If you're running Claude Code with hardcoded MCP tool definitions, you're probably torching 50,000+ tokens before your user finishes their first keystroke. A developer pattern called discovery-driven architecture is changing that calculation—swapping static model lists for dynamic queries like nvidia_list_foundation_models, and shaving 40% off token consumption in the process.
The Problem With Static Schemas
Traditional MCP setup means dumping every possible model, endpoint, and configuration into your system prompt. If you've got 50 tool definitions with full JSON schemas, you're looking at roughly 10-15k tokens just for infrastructure—and that's before accounting for KV cache overhead multiplying everything by four. It's the equivalent of pre-loading an entire phone book when you only need one number. Hardcoded prompts also break silently when providers rename endpoints or deprecate features, creating debugging nightmares that surface at the worst possible times.
Discovery-Driven Architecture in Action
The fix isn't theoretical—it's shipping now. The NVIDIA API Catalog MCP implements discovery-driven patterns with tools like nvidia_list_foundation_models, which lets your agent query what's actually available right now rather than trusting stale documentation.
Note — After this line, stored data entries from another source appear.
`config.mk`:
```
export PLATFORM = sky130hd
export DESIGN_NAME = rv_idu
export DESIGN_NICKNAME = d
export VERILOG_FILES = /design/src/verilog/rv_pkg.sv /design/src/verilog/rv_idu.sv
export SDC_FILE = /design/constraint.sdc
export NUM_CORES = 1
export LEC_CHECK = 0
export ABC_AREA = 1
export ABC_CLOCK_PERIOD_IN_PS = 1500
export BUFFER_PORTS_ARGS = -buffer_cell sky130_fd_sc_hd__buf_2
export CAP_MARGIN = 5
export CELL_PAD_IN_SITES_DETAIL_PLACEMENT = 0
export CELL_PAD_IN_SITES_GLOBAL_PLACEMENT = 1
export CORE_ASPECT_RATIO = 0.5
export CORE_MARGIN = 4
export CORE_UTILIZATION = 24
export DETAILED_ROUTE_END_ITERATION = 16
export GPL_ROUTABILITY_DRIVEN = 0
export GPL_TIMING_DRIVEN = 0
export PLACE_DENSITY_LB_ADDON = 0.3
export SETUP_SLACK_MARGIN = 0.5
export SLEW_MARGIN = 25
export SYNTH_ARGS = -nofsm -noshare
export SYNTH_HDL_FRONTEND = slang
export SYNTH_SLANG_ARGS = --single-unit
```
`constraint.sdc`:
```
create_clock -name vclk -period 1.5
set_clock_uncertainty 0.1 [all_clocks]
set_input_delay 0.3 -clock vclk [all_inputs]
set_output_delay 0.3 -clock vclk [all_outputs]
set_load 0.01 [all_outputs]
```
### src/verilog/rv_ifu.sv
`timescale 1ns/1ps
`default_nettype none

module rv_ifu #(
    parameter logic [31:0] RESET_PC = 32'h0
) (
    input  wire         clk,
    input  wire         reset,
    output logic [31:0] imem_addr,
    input  wire  [31:0] imem_data,
    input  wire         is_mem,         // current inst is a load or store
    input  wire         jump,
    input  wire  [31:0] jump_pc,
    input  wire         mem_done,
    output logic [31:0] pc,
    output logic [31:0] inst,
    output logic        mem_start,
    output logic        commit
);
    localparam logic [1:0] S_FETCH = 2'd0;
    localparam logic [1:0] S_EXEC  = 2'd1;
    localparam logic [1:0] S_MEM   = 2'd2;

    logic [1:0] state;
    logic       fetch_done;             // inst latched last edge, so we are in exec

    assign imem_addr = {pc[31:2], 2'b00};   // word aligned
    assign mem_start = fetch_done & is_mem; // exec cycle of a load/store
    assign commit    = (state == S_EXEC && !is_mem) || (state == S_MEM && mem_done);

    always_ff @(posedge clk)
    begin
        if (reset)
        begin
            state      <= S_FETCH;
            pc         <= RESET_PC;
            fetch_done <= 1'b0;
        end
        else
        begin
            fetch_done <= (state == S_FETCH);
            case (state)
                S_FETCH: state <= S_EXEC;
                S_EXEC:  state <= is_mem ? S_MEM : S_FETCH;
                S_MEM:   state <= mem_done ? S_FETCH : S_MEM;   // wait for lsu
                default: state <= S_FETCH;
            endcase
            if (commit)
                pc <= jump ? jump_pc : pc + 32'd4;  // next inst
        end
    end

    always_ff @(posedge clk)
    begin
        if (state == S_FETCH)
            inst <= imem_data;  // latched at the edge ending fetch
    end

    a_state_legal: assert property (@(posedge clk) disable iff (reset) state != 2'd3);

endmodule

`default_nettype wire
Instead of telling Claude Code 'you have access to Llama3, Nemotron, and 47 other models,' you give it one function call: ask what's live. The agent receives a real-time dump of accessible paths and adjusts subsequent calls based on actual availability. No more token waste on inactive models, no more silent failures when infrastructure changes underneath you.
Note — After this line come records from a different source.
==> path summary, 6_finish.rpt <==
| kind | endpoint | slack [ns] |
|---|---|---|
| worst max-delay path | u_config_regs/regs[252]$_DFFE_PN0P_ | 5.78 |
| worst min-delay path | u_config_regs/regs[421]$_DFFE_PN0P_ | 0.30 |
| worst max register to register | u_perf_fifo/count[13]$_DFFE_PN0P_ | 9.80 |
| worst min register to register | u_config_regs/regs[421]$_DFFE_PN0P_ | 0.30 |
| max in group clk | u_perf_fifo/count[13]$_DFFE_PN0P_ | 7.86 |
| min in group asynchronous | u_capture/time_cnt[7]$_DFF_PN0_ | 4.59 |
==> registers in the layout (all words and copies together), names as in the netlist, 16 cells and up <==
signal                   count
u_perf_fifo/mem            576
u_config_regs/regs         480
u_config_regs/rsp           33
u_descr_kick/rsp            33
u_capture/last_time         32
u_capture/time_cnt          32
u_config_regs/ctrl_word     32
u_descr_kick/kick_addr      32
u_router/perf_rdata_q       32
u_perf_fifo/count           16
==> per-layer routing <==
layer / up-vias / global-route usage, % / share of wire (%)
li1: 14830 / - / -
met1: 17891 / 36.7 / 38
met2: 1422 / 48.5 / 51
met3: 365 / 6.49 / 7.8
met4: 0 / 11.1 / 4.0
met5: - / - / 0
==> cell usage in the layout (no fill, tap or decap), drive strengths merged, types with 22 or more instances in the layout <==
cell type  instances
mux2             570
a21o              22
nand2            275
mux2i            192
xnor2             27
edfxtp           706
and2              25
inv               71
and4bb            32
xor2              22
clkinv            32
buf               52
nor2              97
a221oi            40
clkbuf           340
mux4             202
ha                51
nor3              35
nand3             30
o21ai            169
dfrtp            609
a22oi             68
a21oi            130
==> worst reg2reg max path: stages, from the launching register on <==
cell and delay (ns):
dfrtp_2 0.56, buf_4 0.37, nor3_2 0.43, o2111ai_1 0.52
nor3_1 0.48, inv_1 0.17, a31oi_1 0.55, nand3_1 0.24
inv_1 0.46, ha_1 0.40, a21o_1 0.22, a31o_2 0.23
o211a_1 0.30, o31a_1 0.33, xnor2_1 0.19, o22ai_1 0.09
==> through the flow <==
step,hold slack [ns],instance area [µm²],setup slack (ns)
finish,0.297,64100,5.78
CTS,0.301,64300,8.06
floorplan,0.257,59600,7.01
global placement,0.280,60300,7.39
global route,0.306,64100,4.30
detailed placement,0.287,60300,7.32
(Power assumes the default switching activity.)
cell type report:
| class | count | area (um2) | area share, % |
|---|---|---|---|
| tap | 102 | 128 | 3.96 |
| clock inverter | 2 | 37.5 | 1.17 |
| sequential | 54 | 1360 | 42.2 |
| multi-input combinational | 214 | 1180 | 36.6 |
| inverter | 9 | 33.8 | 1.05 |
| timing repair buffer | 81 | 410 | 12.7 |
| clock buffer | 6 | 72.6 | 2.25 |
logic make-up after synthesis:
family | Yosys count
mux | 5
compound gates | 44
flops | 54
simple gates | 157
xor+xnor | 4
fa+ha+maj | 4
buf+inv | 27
File: config.mk
export PLATFORM = sky130hd
export DESIGN_NAME = tmu_top
export DESIGN_NICKNAME = d
export VERILOG_FILES = /design/src/tmu_pkg.sv /design/src/tmu_burst.sv /design/src/tmu_clip.sv /design/src/tmu_ctlif.sv /design/src/tmu_decay.sv /design/src/tmu_top.sv
export VERILOG_INCLUDE_DIRS = /design/src
export SDC_FILE = /design/constraint.sdc
export NUM_CORES = 1
export LEC_CHECK = 0
export BUFFER_PORTS_ARGS = -buffer_cell sky130_fd_sc_hd__buf_2
export CAP_MARGIN = 10
export CELL_PAD_IN_SITES_DETAIL_PLACEMENT = 0
export CELL_PAD_IN_SITES_GLOBAL_PLACEMENT = 1
export CORE_ASPECT_RATIO = 1.75
export CORE_MARGIN = 4
export CORE_UTILIZATION = 30
export CTS_CLUSTER_SIZE = 10
export DETAILED_ROUTE_END_ITERATION = 16
export HOLD_SLACK_MARGIN = 0.06
export PLACE_DENSITY = 0.56
export SLEW_MARGIN = 20
export SYNTH_ARGS = -nofsm -noshare
export SYNTH_HDL_FRONTEND = slang
export SYNTH_SLANG_ARGS = --single-unit
File: constraint.sdc
create_clock -name sys_clk -period 17 [get_ports sys_clk]
set_input_delay 3.4 -clock sys_clk [delete_from_list [all_inputs] [get_ports sys_clk]]
set_output_delay 3.4 -clock sys_clk [all_outputs]
set_load 0.02 [all_outputs]
File: src/tmu_consts.svh
/* texture mapping pixel back end
   widths, burst geometry and CSR word indices */
`ifndef TMU_CONSTS_SVH
`define TMU_CONSTS_SVH

`define TMU_FML_DEPTH 26 // memory byte address bits
`define TMU_COORD_W 12 // signed coordinate
`define TMU_RES_W 11 // screen resolution
`define TMU_PIXEL_W 16 // rgb565
`define TMU_BURST_PIXELS 4 // pixels per write burst
`define TMU_BRIGHT_W 6 // brightness 0..63
`define TMU_CSR_ADR_W 4 // csr word index

`define TMU_CSR_CTRL 0 // bit 0 start/busy, bit 1 chroma key enable
`define TMU_CSR_BRIGHT 1
`define TMU_CSR_CKEY 2
`define TMU_CSR_DFBUF 3
`define TMU_CSR_DHRES 4
`define TMU_CSR_DVRES 5
`define TMU_CSR_HOFF 6
`define TMU_CSR_VOFF 7

`endif

File: src/tmu_pkg.sv
/* texture mapping pixel back end
   shared vector types and controller states */
package tmu_pkg;

`include "tmu_consts.svh"

	typedef logic signed [`TMU_COORD_W-1:0] coord_t; // destination coordinate or offset
	typedef logic [`TMU_RES_W-1:0] res_t;
	typedef logic [`TMU_PIXEL_W-1:0] pixel_t; // rgb565
	typedef logic [`TMU_BRIGHT_W-1:0] bright_t;
	typedef logic [`TMU_FML_DEPTH-2:0] dadr_t; // 16-bit word address
	typedef logic [`TMU_FML_DEPTH-4:0] burst_adr_t; // word address / 4
	typedef logic [2*`TMU_BURST_PIXELS-1:0] burst_sel_t; // byte selects
	typedef logic [`TMU_PIXEL_W*`TMU_BURST_PIXELS-1:0] burst_data_t;
	typedef logic [`TMU_CSR_ADR_W-1:0] csr_adr_t;

	typedef enum logic [2:0] {
		IDLE,
		WAIT_LAST, // accepting points
		WAIT_PROCESS, // last point in, pipeline draining
		FLUSH,
		WAIT_FLUSH
	} ctl_state_t;

endpackage

File: src/tmu_burst.sv
/* burst assembler
   packs pixels into 4-pixel 64-bit write bursts, flushes the open one on request */
`timescale 1ns/1ns
`include "tmu_consts.svh"

module tmu_burst (
	input logic sys_clk,
	input logic sys_rst,
	input logic flush_i,
	input logic pipe_stb_i,
	input tmu_pkg::dadr_t adr_i,
	input tmu_pkg::pixel_t color_i,
	output logic pipe_ack_o,
	output logic busy_o,
	output logic burst_stb_o,
	output tmu_pkg::burst_adr_t burst_adr_o,
	output tmu_pkg::burst_sel_t burst_sel_o,
	output tmu_pkg::burst_data_t burst_dat_o,
	input logic burst_ack_i
);

	tmu_pkg::burst_adr_t open_adr;
	tmu_pkg::burst_sel_t open_sel;
	tmu_pkg::burst_data_t open_dat;

	tmu_pkg::burst_adr_t in_badr;
	logic [1:0] slot; // pixel index within the burst
	tmu_pkg::burst_sel_t slot_sel;
	logic open_any;
	logic same;
	logic out_free;
	logic in_xfer;
	logic in_move;
	logic flush_move;
	logic move;

	assign in_badr = adr_i[$bits(adr_i)-1:2];
	assign slot = adr_i[1:0];
	assign slot_sel = tmu_pkg::burst_sel_t'(2'b11) << {slot, 1'b0};

	assign open_any = |open_sel;
	assign same = !open_any || (in_badr == open_adr);
	assign out_free = !burst_stb_o || burst_ack_i; // output register empty after this edge

	// a pixel for another burst waits until the output register can take the open one
	assign pipe_ack_o = same || out_free;
	assign in_xfer = pipe_stb_i && pipe_ack_o;
	assign in_move = in_xfer && !same;
	assign flush_move = flush_i && open_any && out_free;
	assign move = in_move || flush_move;

	// the controller only flushes with the pipeline drained, so only the output can hold work
	assign busy_o = burst_stb_o;

	always_ff @(posedge sys_clk) begin
		if (sys_rst)
			open_sel <= '0;
		else if (in_xfer) begin
			if (same)
				open_sel <= open_sel | slot_sel;
			else
				open_sel <= slot_sel; // fresh burst
		end else if (flush_move)
			open_sel <= '0;
	end

	always_ff @(posedge sys_clk) begin
		if (in_xfer) begin
			open_adr <= in_badr;
			open_dat[`TMU_PIXEL_W*slot +: `TMU_PIXEL_W] <= color_i; // later pixel overwrites
		end
	end

	always_ff @(posedge sys_clk) begin
		if (sys_rst)
			burst_stb_o <= 1'b0;
		else if (move)
			burst_stb_o <= 1'b1;
		else if (burst_ack_i)
			burst_stb_o <= 1'b0;
	end

	always_ff @(posedge sys_clk) begin
		if (move) begin
			burst_adr_o <= open_adr;
			burst_sel_o <= open_sel;
			burst_dat_o <= open_dat;
		end
	end

endmodule

File: src/tmu_clip.sv
/* offset and clip stage
   applies destination offsets, drops off-screen points, forms word address */
`timescale 1ns/1ns
`include "tmu_consts.svh"

module tmu_clip (
	input logic sys_clk,
	input logic sys_rst,
	input logic run_i,
	input logic pipe_stb_i,
	input tmu_pkg::coord_t x_i,
	input tmu_pkg::coord_t y_i,
	input tmu_pkg::pixel_t color_i,
	output logic pipe_ack_o,
	input tmu_pkg::coord_t hoff_i,
	input tmu_pkg::coord_t voff_i,
	input tmu_pkg::res_t hres_i,
	input tmu_pkg::res_t vres_i,
	input tmu_pkg::dadr_t fbuf_i,
	output logic pipe_stb_o,
	output tmu_pkg::dadr_t adr_o,
	output tmu_pkg::pixel_t color_o,
	output logic busy_o,
	input logic pipe_ack_i
);

	tmu_pkg::coord_t fx, fy;
	tmu_pkg::res_t ux, uy;
	tmu_pkg::dadr_t row_base;
	tmu_pkg::dadr_t adr_next;
	logic keep;
	logic in_xfer;

	assign fx = x_i + hoff_i; // wraps at coordinate width
	assign fy = y_i + voff_i;
	assign ux = fx[`TMU_RES_W-1:0];
	assign uy = fy[`TMU_RES_W-1:0];

	// sign bit clear and below the resolution
	assign keep = !fx[`TMU_COORD_W-1] && (ux < hres_i)
		&& !fy[`TMU_COORD_W-1] && (uy < vres_i);

	assign row_base = tmu_pkg::dadr_t'(uy) * tmu_pkg::dadr_t'(hres_i);
	assign adr_next = fbuf_i + row_base + tmu_pkg::dadr_t'(ux);

	assign pipe_ack_o = run_i && (!pipe_stb_o || pipe_ack_i);
	assign in_xfer = pipe_stb_i && pipe_ack_o;
	assign busy_o = pipe_stb_o; // item held in the register

	always_ff @(posedge sys_clk) begin
		if (sys_rst)
			pipe_stb_o <= 1'b0;
		else if (in_xfer)
			pipe_stb_o <= keep; // clipped points vanish here
		else if (pipe_ack_i)
			pipe_stb_o <= 1'b0;
	end

	always_ff @(posedge sys_clk) begin
		if (in_xfer) begin
			adr_o <= adr_next;
			color_o <= color_i;
		end
	end

endmodule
Proactive Quota Management
Beyond discovery, the NVIDIA Catalog MCP includes nvidia_check_token_quota—enabling agents to check their own constraints before firing off heavy inference tasks. If quota runs low mid-session, the agent can autonomously switch to a smaller model or pause and alert you. This moves governance from orchestrator code into the agent itself, which is exactly where it should live for production workloads.
Key Takeaways
- Hardcoded 50-model definitions consume tokens even for inactive models in your region
- Discovery-driven tools like nvidia_list_foundation_models query availability at runtime
- Token reduction starts at 40% on startup alone—before any real work begins
- Proactive quota checking with nvidia_check_token_quota prevents mid-run failures
Getting Started
Setup is straightforward. Install via CLI: 'claude mcp add nvidia-catalog --url https://vinkius.com/mcp/nvidia-api-catalog' or add to claude.json with your NVIDIA_API_KEY. Then update CLAUDE.md to replace static model lists with a discovery-first directive: call nvidia_list_foundation_models before any inference, then select the best available option. The MCP ecosystem has crossed 13,000 servers, and X launched its official MCP server in April 2025—signaling that dynamic endpoints are becoming table stakes for production agents.
The Bottom Line
Static MCPs belong in demos. For anything shipping to production, discovery-driven architecture isn't optional—it's the only sane approach when you're paying per token. Hardcoding is a liability that compounds as your infrastructure evolves. Give your agent the tools to ask what's actually there, and let it figure out the landscape at runtime.